**PROVIDED MATERIAL:**
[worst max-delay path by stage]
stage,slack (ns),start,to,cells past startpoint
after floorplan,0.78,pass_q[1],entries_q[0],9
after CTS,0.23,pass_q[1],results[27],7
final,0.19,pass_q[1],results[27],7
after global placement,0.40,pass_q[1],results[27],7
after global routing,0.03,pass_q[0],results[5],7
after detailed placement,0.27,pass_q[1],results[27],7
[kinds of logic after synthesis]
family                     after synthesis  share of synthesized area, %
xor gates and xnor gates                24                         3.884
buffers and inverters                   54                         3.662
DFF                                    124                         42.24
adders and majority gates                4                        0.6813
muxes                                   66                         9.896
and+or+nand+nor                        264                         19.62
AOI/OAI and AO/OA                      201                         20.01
`src/rtl/mem_read_responder_if.sv`:
```
// Request, beat-stream and SRAM read-port signals of the memory read responder.
// Handshakes (req, data) transfer on a rising edge where valid and ready are both 1; a
// valid source holds its payload steady until that edge, and ready may depend on valid.
interface mem_read_responder_if #(
  parameter int BEAT_BYTES     = 32,
  parameter int SRAM_ADDR_BITS = 12
);
  logic                      req_valid;
  logic                      req_ready;
  logic [33:0]               req_len;
  logic [63:0]               req_addr_address;
  logic                      inProgress;
  logic                      data_valid;
  logic                      data_ready;
  logic [BEAT_BYTES*8-1:0]   data;
  logic                      sram_rd_en;
  logic [SRAM_ADDR_BITS-1:0] sram_rd_addr;
  logic [BEAT_BYTES*8-1:0]   sram_rd_data;
  logic                      err;

  modport master (
    output req_valid, req_len, req_addr_address, data_ready, sram_rd_data,
    input  req_ready, inProgress, data_valid, data, sram_rd_en, sram_rd_addr, err
  );

  modport slave (
    input  req_valid, req_len, req_addr_address, data_ready, sram_rd_data,
    output req_ready, inProgress, data_valid, data, sram_rd_en, sram_rd_addr, err
  );
endinterface

```
`src/rtl/mem_read_responder.sv`:
```
// Streams ceil(len/BEAT_BYTES) beats from a 1-cycle-latency SRAM through a 2-entry FIFO,
// starting at the beat that contains the request address.
module mem_read_responder #(
  parameter int BEAT_BYTES     = 32,
  parameter int SRAM_ADDR_BITS = 12
) (
  input  logic                 clock,
  input  logic                 areset,
  mem_read_responder_if.slave  bus,
  output logic                 debug_state
);
  localparam int OFF_BITS = (BEAT_BYTES > 1) ? $clog2(BEAT_BYTES) : 0;
  localparam int DW       = BEAT_BYTES * 8;
  localparam int CW       = 35;

  typedef enum logic {IDLE = 1'b0, STREAM = 1'b1} state_t;

  state_t                    state;
  state_t                    state_next;
  logic                      ready_q;
  logic [CW-1:0]             reads_left;
  logic [CW-1:0]             beats_left;
  logic [SRAM_ADDR_BITS-1:0] beat_idx;
  logic                      in_flight;
  logic [DW-1:0]             fifo_mem [2];
  logic                      rd_ptr;
  logic                      wr_ptr;
  logic [1:0]                count;

  logic                      fire;
  logic                      pop;
  logic                      push;
  logic                      last_pop;
  logic                      misaligned;
  logic                      room;
  logic                      issue;
  logic [2:0]                occupancy_next;
  logic [CW-1:0]             req_beats;
  logic [63:0]               req_index_full;
  logic                      unused_index_bits;

  assign req_index_full    = bus.req_addr_address >> OFF_BITS;
  assign unused_index_bits = ^req_index_full;
  assign req_beats         = ({1'b0, bus.req_len} + CW'(BEAT_BYTES - 1)) >> OFF_BITS;
  assign misaligned        = (bus.req_addr_address & 64'(BEAT_BYTES - 1)) != 64'd0;

  assign fire     = bus.req_valid && bus.req_ready;
  assign pop      = (count != 2'd0) && bus.data_ready;
  assign push     = in_flight;
  assign last_pop = pop && (beats_left == CW'(1));

  // A beat popped this cycle frees its slot in time for a read issued now, which keeps
  // the stream at one beat per cycle with only two FIFO entries.
  assign occupancy_next = {1'b0, count} + {2'b00, in_flight} - {2'b00, pop};
  assign room           = occupancy_next < 3'd2;

  always_ff @(posedge clock or negedge areset) begin
    if (!areset) state <= IDLE;
    else         state <= state_next;
  end

  always_comb begin
    state_next = state;
    case (state)
      IDLE:    if (fire && (req_beats != '0)) state_next = STREAM;
      STREAM:  if (last_pop)                  state_next = IDLE;
      default: state_next = IDLE;
    endcase
  end

  always_comb begin
    issue          = (state == STREAM) && (reads_left != '0) && room;
    bus.req_ready  = ready_q && (state == IDLE);
    bus.inProgress = (state == STREAM);
    bus.sram_rd_en = issue;
    bus.data_valid = (count != 2'd0);
    bus.data       = fifo_mem[rd_ptr];
    debug_state    = state;
  end

  assign bus.sram_rd_addr = beat_idx;

  always_ff @(posedge clock or negedge areset) begin
    if (!areset) begin
      ready_q     <= 1'b0;
      bus.err     <= 1'b0;
      reads_left  <= '0;
      beats_left  <= '0;
      beat_idx    <= '0;
      in_flight   <= 1'b0;
      rd_ptr      <= 1'b0;
      wr_ptr      <= 1'b0;
      count       <= 2'd0;
      fifo_mem[0] <= '0;
      fifo_mem[1] <= '0;
    end else begin
      ready_q   <= 1'b1;
      bus.err   <= fire && misaligned;
      in_flight <= issue;
      if (fire) begin
        beat_idx   <= req_index_full[SRAM_ADDR_BITS-1:0];
        reads_left <= req_beats;
        beats_left <= req_beats;
      end else begin
        if (issue) begin
          beat_idx   <= beat_idx + SRAM_ADDR_BITS'(1);
          reads_left <= reads_left - CW'(1);
        end
        if (pop) beats_left <= beats_left - CW'(1);
      end
      if (push) begin
        fifo_mem[wr_ptr] <= bus.sram_rd_data;
        wr_ptr           <= ~wr_ptr;
      end
      if (pop) rd_ptr <= ~rd_ptr;
      case ({push, pop})
        2'b10:   count <= count + 2'd1;
        2'b01:   count <= count - 2'd1;
        default: count <= count;
      endcase
    end
  end
endmodule

```
`src/flat_wrapper.sv`:
```
// flat-port wrapper written by rule: the top's interface ports become plain ports
module mem_read_responder_flat 
#(
  parameter int BEAT_BYTES     = 32,
  parameter int SRAM_ADDR_BITS = 12
)
  (clock, areset, debug_state, bus_req_valid, bus_req_len, bus_req_addr_address, bus_data_ready, bus_sram_rd_data, bus_req_ready, bus_inProgress, bus_data_valid, bus_data, bus_sram_rd_en, bus_sram_rd_addr, bus_err);
  mem_read_responder_if #(.BEAT_BYTES(BEAT_BYTES), .SRAM_ADDR_BITS(SRAM_ADDR_BITS)) bus_i ();
  input  logic clock;
  input  logic areset;
  output logic debug_state;
  input wire logic [$bits(bus_i.req_valid)-1:0] bus_req_valid;
  input wire logic [$bits(bus_i.req_len)-1:0] bus_req_len;
  input wire logic [$bits(bus_i.req_addr_address)-1:0] bus_req_addr_address;
  input wire logic [$bits(bus_i.data_ready)-1:0] bus_data_ready;
  input wire logic [$bits(bus_i.sram_rd_data)-1:0] bus_sram_rd_data;
  output wire logic [$bits(bus_i.req_ready)-1:0] bus_req_ready;
  output wire logic [$bits(bus_i.inProgress)-1:0] bus_inProgress;
  output wire logic [$bits(bus_i.data_valid)-1:0] bus_data_valid;
  output wire logic [$bits(bus_i.data)-1:0] bus_data;
  output wire logic [$bits(bus_i.sram_rd_en)-1:0] bus_sram_rd_en;
  output wire logic [$bits(bus_i.sram_rd_addr)-1:0] bus_sram_rd_addr;
  output wire logic [$bits(bus_i.err)-1:0] bus_err;
  assign bus_i.req_valid = bus_req_valid;
  assign bus_i.req_len = bus_req_len;
  assign bus_i.req_addr_address = bus_req_addr_address;
  assign bus_i.data_ready = bus_data_ready;
  assign bus_i.sram_rd_data = bus_sram_rd_data;
  assign bus_req_ready = bus_i.req_ready;
  assign bus_inProgress = bus_i.inProgress;
  assign bus_data_valid = bus_i.data_valid;
  assign bus_data = bus_i.data;
  assign bus_sram_rd_en = bus_i.sram_rd_en;
  assign bus_sram_rd_addr = bus_i.sram_rd_addr;
  assign bus_err = bus_i.err;
  mem_read_responder #(.BEAT_BYTES(BEAT_BYTES), .SRAM_ADDR_BITS(SRAM_ADDR_BITS)) u_core (.clock(clock), .areset(areset), .bus(bus_i), .debug_state(debug_state));
endmodule
```
## config.mk

```make
export PLATFORM = sky130hd
export DESIGN_NAME = mon_exp_host_if_flat
export DESIGN_NICKNAME = d
export VERILOG_FILES = /design/src/rtl/mon_exp_pkg.sv /design/src/rtl/mon_exp_host_if_if.sv /design/src/rtl/mon_exp_host_if_byte_serializer.sv /design/src/rtl/mon_exp_host_if.sv /design/src/flat_wrapper.sv
export SDC_FILE = /design/constraint.sdc
export NUM_CORES = 1
export LEC_CHECK = 0
export CAP_MARGIN = 20
export CELL_PAD_IN_SITES_DETAIL_PLACEMENT = 1
export CELL_PAD_IN_SITES_GLOBAL_PLACEMENT = 2
export CORE_ASPECT_RATIO = 0.7
export CORE_MARGIN = 4
export CORE_UTILIZATION = 29
export CTS_BUF_LIST = sky130_fd_sc_hd__clkbuf_8 sky130_fd_sc_hd__clkbuf_16
export CTS_CLUSTER_SIZE = 25
export DETAILED_ROUTE_END_ITERATION = 8
export PLACE_DENSITY = 0.8
export SYNTH_ARGS = -nofsm -noshare
export SYNTH_HDL_FRONTEND = slang
export SYNTH_SLANG_ARGS = --single-unit
```

## constraint.sdc

```tcl
create_clock -name clk -period 2 [get_ports clk]
set_input_delay 0.2 -clock clk [delete_from_list [all_inputs] [get_ports clk]]
set_output_delay 0.2 -clock clk [all_outputs]
set_load 0.05 [all_outputs]
```

## src/rtl/mon_exp_pkg.sv

```systemverilog
// Shared definitions for the mon_exp host front-end.
// Holds the controller state encoding, default byte counts and helpers that
// derive the operand/result byte counts from an operand width.
package mon_exp_pkg;

    typedef enum logic [2:0] {
        IDLE,
        LOAD,
        ISSUE,
        WAIT,
        UNLOAD
    } state_e;

    localparam int unsigned BIT_LEN_DFLT = 64;
    localparam int unsigned OPND_BYTES   = 4 * BIT_LEN_DFLT / 8;
    localparam int unsigned RES_BYTES    = (BIT_LEN_DFLT + 8) / 8;

    // Bytes needed to carry M_bar, x_bar, e and n.
    function automatic int unsigned opnd_bytes(input int unsigned bit_len);
        return 4 * bit_len / 8;
    endfunction

    // Bytes needed to carry the BIT_LEN+1 bit result (top byte holds the carry bit).
    function automatic int unsigned res_bytes(input int unsigned bit_len);
        return (bit_len + 8) / 8;
    endfunction

endpackage

```

## src/rtl/mon_exp_host_if_if.sv

```systemverilog
// Bus bundle of the mon_exp host front-end.
// Carries the rx byte stream (host -> block), the tx byte stream
// (block -> host) and the start/stop/operand/result link to the core.
// master: the front-end block; slave: the host link plus core.
interface mon_exp_host_if_if #(
    parameter int unsigned BIT_LEN = 64
);
    logic [7:0]         rx_data;
    logic               rx_valid;
    logic               rx_ready;
    logic [7:0]         tx_data;
    logic               tx_valid;
    logic               tx_ready;
    logic [BIT_LEN-1:0] core_M_bar;
    logic [BIT_LEN-1:0] core_x_bar;
    logic [BIT_LEN-1:0] core_e;
    logic [BIT_LEN-1:0] core_n;
    logic               core_start;
    logic               core_stop;
    logic [BIT_LEN:0]   core_ans;

    modport master (
        input  rx_data, rx_valid, tx_ready, core_stop, core_ans,
        output rx_ready, tx_data, tx_valid,
        output core_M_bar, core_x_bar, core_e, core_n, core_start
    );

    modport slave (
        output rx_data, rx_valid, tx_ready, core_stop, core_ans,
        input  rx_ready, tx_data, tx_valid,
        input  core_M_bar, core_x_bar, core_e, core_n, core_start
    );
endinterface

```

## src/rtl/mon_exp_host_if_byte_serializer.sv

```systemverilog
// Parallel-load byte serializer with a valid/ready output stream.
// Ports: clk, rst_n; load_i/data_i load a word (MS byte sent first);
// tx_ready_i from the sink; tx_data_o/tx_valid_o to the sink;
// last_o flags that the byte on tx_data_o is the final one.
module mon_exp_host_if_byte_serializer #(
    parameter int unsigned NBYTES = 9
) (
    input  logic                clk,
    input  logic                rst_n,
    input  logic                load_i,
    input  logic [8*NBYTES-1:0] data_i,
    input  logic                tx_ready_i,
    output logic [7:0]          tx_data_o,
    output logic                tx_valid_o,
    output logic                last_o
);
    localparam int unsigned W    = 8 * NBYTES;
    localparam int unsigned CW   = $clog2(NBYTES + 1);

    logic [W-1:0]  shreg_q;
    logic [CW-1:0] cnt_q;
    logic          valid_q;
    logic          last_q;

    // Shift register doubles as the result holding register.
    always_ff @(posedge clk or negedge rst_n) begin
        if (!rst_n) begin
            shreg_q <= '0;
            cnt_q   <= '0;
            valid_q <= 1'b0;
            last_q  <= 1'b0;
        end else if (load_i) begin
            shreg_q <= data_i;
            cnt_q   <= CW'(NBYTES);
            valid_q <= 1'b1;
            last_q  <= (NBYTES == 1);
        end else if (valid_q && tx_ready_i) begin
            shreg_q <= {shreg_q[W-9:0], 8'h00};
            cnt_q   <= cnt_q - CW'(1);
            valid_q <= (cnt_q != CW'(1));
            last_q  <= (cnt_q == CW'(2));
        end
    end

    assign tx_data_o  = shreg_q[W-1 -: 8];
    assign tx_valid_o = valid_q;
    assign last_o     = last_q;
endmodule

```

## src/rtl/mon_exp_host_if.sv

```systemverilog
// Host front-end for the mon_exp exponentiation core.
// Collects M_bar, x_bar, e, n (MS byte first) from the rx byte stream,
// raises core_start, waits for a fresh rising edge of core_stop (or times
// out), then streams the BIT_LEN+1 bit result back out MS byte first.
// Ports: clk, rst_n (async, active low); bus (master side of the host/core
// bundle); busy_o high outside IDLE; err_o sticky timeout flag.
module mon_exp_host_if
    import mon_exp_pkg::*;
#(
    parameter int unsigned BIT_LEN        = 64,
    parameter int unsigned TIMEOUT_CYCLES = 65535,
    parameter int unsigned TO_W           = 16
) (
    input  logic                clk,
    input  logic                rst_n,
    mon_exp_host_if_if.master   bus,
    output logic                busy_o,
    output logic                err_o
);
    localparam int unsigned NB    = opnd_bytes(BIT_LEN);
    localparam int unsigned RB    = res_bytes(BIT_LEN);
    localparam int unsigned SH_W  = 4 * BIT_LEN;
    localparam int unsigned RES_W = 8 * RB;
    localparam int unsigned CNT_W = $clog2(NB + 1);

    state_e           state_q;
    logic [SH_W-1:0]  opnd_q;
    logic [CNT_W-1:0] byte_cnt_q;
    logic [TO_W-1:0]  to_cnt_q;
    logic             stop_seen_low_q;
    logic             rx_ready_q;
    logic             core_start_q;
    logic             busy_q;
    logic             err_q;

    logic             rx_fire_c;
    logic             done_c;
    logic             ser_last;
    logic             tx_last_fire_c;

    assign rx_fire_c      = bus.rx_valid && rx_ready_q;
    // Completion needs a low sample in WAIT first, so a stale-high stop is ignored.
    assign done_c         = (state_q == WAIT) && bus.core_stop && stop_seen_low_q;
    assign tx_last_fire_c = (state_q == UNLOAD) && bus.tx_valid && bus.tx_ready && ser_last;

    // Controller FSM with operand deserialisation and timeout.
    always_ff @(posedge clk or negedge rst_n) begin
        if (!rst_n) begin
            state_q         <= IDLE;
            opnd_q          <= '0;
            byte_cnt_q      <= '0;
            to_cnt_q        <= '0;
            stop_seen_low_q <= 1'b0;
            rx_ready_q      <= 1'b0;
            core_start_q    <= 1'b0;
            busy_q          <= 1'b0;
            err_q           <= 1'b0;
        end else begin
            case (state_q)
                IDLE: begin
                    rx_ready_q <= 1'b1;
                    if (rx_fire_c) begin
                        err_q      <= 1'b0;
                        opnd_q     <= {opnd_q[SH_W-9:0], bus.rx_data};
                        byte_cnt_q <= CNT_W'(1);
                        busy_q     <= 1'b1;
                        state_q    <= LOAD;
                    end
                end
                LOAD: begin
                    if (rx_fire_c) begin
                        opnd_q     <= {opnd_q[SH_W-9:0], bus.rx_data};
                        byte_cnt_q <= byte_cnt_q + CNT_W'(1);
                        // Start is raised with the move to ISSUE so it is high in that cycle.
                        if (byte_cnt_q == CNT_W'(NB - 1)) begin
                            rx_ready_q   <= 1'b0;
                            core_start_q <= 1'b1;
                            state_q      <= ISSUE;
                        end
                    end
                end
                ISSUE: begin
                    to_cnt_q        <= '0;
                    stop_seen_low_q <= 1'b0;
                    state_q         <= WAIT;
                end
                WAIT: begin
                    to_cnt_q <= to_cnt_q + TO_W'(1);
                    if (!bus.core_stop) begin
                        stop_seen_low_q <= 1'b1;
                    end
                    if (done_c) begin
                        core_start_q <= 1'b0;
                        state_q      <= UNLOAD;
                    end else if (to_cnt_q + TO_W'(1) == TO_W'(TIMEOUT_CYCLES)) begin
                        err_q        <= 1'b1;
                        core_start_q <= 1'b0;
                        busy_q       <= 1'b0;
                        rx_ready_q   <= 1'b1;
                        state_q      <= IDLE;
                    end
                end
                UNLOAD: begin
                    if (tx_last_fire_c) begin
                        busy_q     <= 1'b0;
                        rx_ready_q <= 1'b1;
                        state_q    <= IDLE;
                    end
                end
                default: begin
                    state_q <= IDLE;
                end
            endcase
        end
    end

    // Result serialiser; ans is zero-extended so its carry bit forms the top byte.
    mon_exp_host_if_byte_serializer #(
        .NBYTES (RB)
    ) u_ser (
        .clk        (clk),
        .rst_n      (rst_n),
        .load_i     (done_c),
        .data_i     (RES_W'(bus.core_ans)),
        .tx_ready_i (bus.tx_ready),
        .tx_data_o  (bus.tx_data),
        .tx_valid_o (bus.tx_valid),
        .last_o     (ser_last)
    );

    // First operand shifted in ends up in the top slice.
    assign bus.core_M_bar = opnd_q[4*BIT_LEN-1 -: BIT_LEN];
    assign bus.core_x_bar = opnd_q[3*BIT_LEN-1 -: BIT_LEN];
    assign bus.core_e     = opnd_q[2*BIT_LEN-1 -: BIT_LEN];
    assign bus.core_n     = opnd_q[BIT_LEN-1:0];
    assign bus.core_start = core_start_q;
    assign bus.rx_ready   = rx_ready_q;
    assign busy_o         = busy_q;
    assign err_o          = err_q;
endmodule

```

## src/flat_wrapper.sv

```systemverilog
// flat-port wrapper written by rule: the top's interface ports become plain ports
module mon_exp_host_if_flat import mon_exp_pkg::*;
#(
    parameter int unsigned BIT_LEN        = 64,
    parameter int unsigned TIMEOUT_CYCLES = 65535,
    parameter int unsigned TO_W           = 16
)
  (clk, rst_n, busy_o, err_o, bus_rx_data, bus_rx_valid, bus_tx_ready, bus_core_stop, bus_core_ans, bus_rx_ready, bus_tx_data, bus_tx_valid, bus_core_M_bar, bus_core_x_bar, bus_core_e, bus_core_n, bus_core_start);
  mon_exp_host_if_if #(.BIT_LEN(BIT_LEN)) bus_i ();
  input  logic clk;
  input  logic rst_n;
  output logic busy_o;
  output logic err_o;
  input wire logic [$bits(bus_i.rx_data)-1:0] bus_rx_data;
  input wire logic [$bits(bus_i.rx_valid)-1:0] bus_rx_valid;
  input wire logic [$bits(bus_i.tx_ready)-1:0] bus_tx_ready;
  input wire logic [$bits(bus_i.core_stop)-1:0] bus_core_stop;
  input wire logic [$bits(bus_i.core_ans)-1:0] bus_core_ans;
  output wire logic [$bits(bus_i.rx_ready)-1:0] bus_rx_ready;
  output wire logic [$bits(bus_i.tx_data)-1:0] bus_tx_data;
  output wire logic [$bits(bus_i.tx_valid)-1:0] bus_tx_valid;
  output wire logic [$bits(bus_i.core_M_bar)-1:0] bus_core_M_bar;
  output wire logic [$bits(bus_i.core_x_bar)-1:0] bus_core_x_bar;
  output wire logic [$bits(bus_i.core_e)-1:0] bus_core_e;
  output wire logic [$bits(bus_i.core_n)-1:0] bus_core_n;
  output wire logic [$bits(bus_i.core_start)-1:0] bus_core_start;
  assign bus_i.rx_data = bus_rx_data;
  assign bus_i.rx_valid = bus_rx_valid;
  assign bus_i.tx_ready = bus_tx_ready;
  assign bus_i.core_stop = bus_core_stop;
  assign bus_i.core_ans = bus_core_ans;
  assign bus_rx_ready = bus_i.rx_ready;
  assign bus_tx_data = bus_i.tx_data;
  assign bus_tx_valid = bus_i.tx_valid;
  assign bus_core_M_bar = bus_i.core_M_bar;
  assign bus_core_x_bar = bus_i.core_x_bar;
  assign bus_core_e = bus_i.core_e;
  assign bus_core_n = bus_i.core_n;
  assign bus_core_start = bus_i.core_start;
  mon_exp_host_if #(.BIT_LEN(BIT_LEN), .TIMEOUT_CYCLES(TIMEOUT_CYCLES), .TO_W(TO_W)) u_core (.clk(clk), .rst_n(rst_n), .bus(bus_i), .busy_o(busy_o), .err_o(err_o));
endmodule
```

==> run_results.csv <==
group,metric,value,unit
final_layout,insertedDiodeCount,0,
final_layout,finish.net_count,2135,
detailed_routing,drt_iter0_drc,795,
place,dp.cells,2682,
synthesis,synth-edff-count,0,
setup_path,critPathCaptureType,"output pin",
detailed_routing,vias,12691,
setup_path,crit_buf_inv,1,
setup_path,r2r.worst_path.cells,6,
synthesis,synth_seq_cells,364,
cts,tritoncts,"done",
synthesis,yosys.cell_types.count,54,
detailed_routing,routedWlPerCell,17.98,µm
setup_path,crit_slowest_cell,"sky130_fd_sc_hd__clkdlybuf4s50_1",
setup_path,cp_max_fo,2,
power,share_seq_of_total_power,34.4,%
global_routing,grt_pass1_wl,79140,µm
final_layout,layout-area-overhead-vs-synth,39.70,%
die,placement_rows,69,
synthesis,yosys_most_used_dff,"sky130_fd_sc_hd__dfrtp_1",
timing,fmaxAchievable,0.5139,GHz
die,design.portCount,347,
synthesis,cell_count_after_synthesis,1716,
synthesis,asyncSetResetFlopFracSynth,100.0,%
final_layout,finish.cell_count_without_fillers,2751,
timing,finalCriticalPeriod,1.946,ns
detailed_routing,detail-route-antenna-nets,0,
final_layout,mostFrequentLayoutCell,"sky130_fd_sc_hd__nand2_1",
hold_path,min_from,"bus_rx_data[6]",
timing,final.setup.worst_slack,0.05397,ns
synthesis,synth.avg_cell_area,8.644,µm²
final_layout,layout-drive-gt1-share,7.463,%
setup_path,worstSetupStartpointType,"register",
global_routing,number_of_global_route_vias_before_repair,13609,
setup_path,timing.rr.end,"u_core.bus.core_start",
place,preCtsSetupSlack,-0.01399,ns
power,cellInternalPower,18.71,mW
cts,sink_count,364,
cts,post_cts_setup_buffer_count,0,
global_routing,grt.overflow.total,0,
timing,rsz_0062_raised_after_global_routing,"true",
power,power_frac_comb,44.7,%
setup_path,timing.critical_path.required,1.80,ns
synthesis,synth.yosys.warnings,0,
power,vdd.ir_drop.worst,0.0009931,V
place,port-buffer-count,346,
detailed_routing,routed_wirelength,49470,µm
timing,worstMarginPinSlew,0.6039,ns
setup_path,path_delay_family,"buffers and inverters",
cts,cts_made_buffers,40,
setup_path,ff2ff_setup_slack,0.13,ns
synthesis,ys_seq_area_share,61.41,%
power,total_leakage_power,11.77,nW
hold_path,min_path_cells,3,
global_routing,grt_antenna_before_repair,1,
die,coreArea,0.05068,mm²
die,width_of_the_chip,278.3,µm
final_layout,layout.core_utilization,40.89,%
flow_run,max_cap_violations,0,
global_routing,pin_count_of_the_biggest_net_entering_global_routing,86,
timing,setup-violations-final,0,
timing,report.final.hold_viol_count,0,
detailed_routing,post_drt_via_cell_ratio,4.613,
setup_path,crit_path_max_incr_delay,0.83,ns
cts,cts.path.max_buffers,3,
setup_path,crit_arrival,1.75,ns
power,total_power,35.45,mW
place,dp.final_hpwl,34450,µm
hold_path,min_delay_worst_endpoint,"u_core.opnd_q[6]",
timing,post-route-period-util,97.30,%
setup_path,crit_chain,"clkdlybuf4s50_1",
synthesis,mappedNetlistArea,0.01483,mm²
cts,cts.htree.levels,2,
die,floorplan.initialDensity,29.27,%
timing,timing_max_transition_violations_final,0,
cts,ctsRootBufferMaster,"sky130_fd_sc_hd__clkbuf_16",
run_status,outcome,"complete, no violations",
hold_path,timing.hold.worst.class,"primary input to register",
power,switching_power_summed_over_all_nets,16.74,mW
setup_path,reg2reg_from,"u_core.to_cnt_q[1]",
setup_path,setup.worst_path.class,"register to output pin",
detailed_routing,drt_pass1_iterations,4,
cts,clock_latency,0.54,ns
die,die_area,0.05489,mm²
timing,max_slew_margin,59.68,%
synthesis,postSynthNetCount,1800,
power,share_clk_of_total_power,20.9,%
place,gp_routability_congestion,0.8126,
die,dieHeight,197.2,µm
global_routing,overall_global_routing_resource_usage,17.77,%
timing,whs,0.2003,ns
detailed_routing,drt_drc_violations_left,0,
power,power.density,1711,mW/mm²
timing,clock_skews,0.01779,ns
final_layout,layout_common_cells,"sky130_fd_sc_hd__nand2_1, sky130_fd_sc_hd__dfrtp_1, sky130_fd_sc_hd__clkdlybuf4s50_1, sky130_fd_sc_hd__dlygate4sd2_1, sky130_fd_sc_hd__nor2_1",
power,swShare,47.23,%
cts,cts.clk_slew.worst_paths,0.06,ns
final_layout,fillerInstances,5859,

**TASK ITEM:**
For the material above, what is the count of lines that hold the word "link"? Give the number by itself.

**TASK RESPONSE:**
2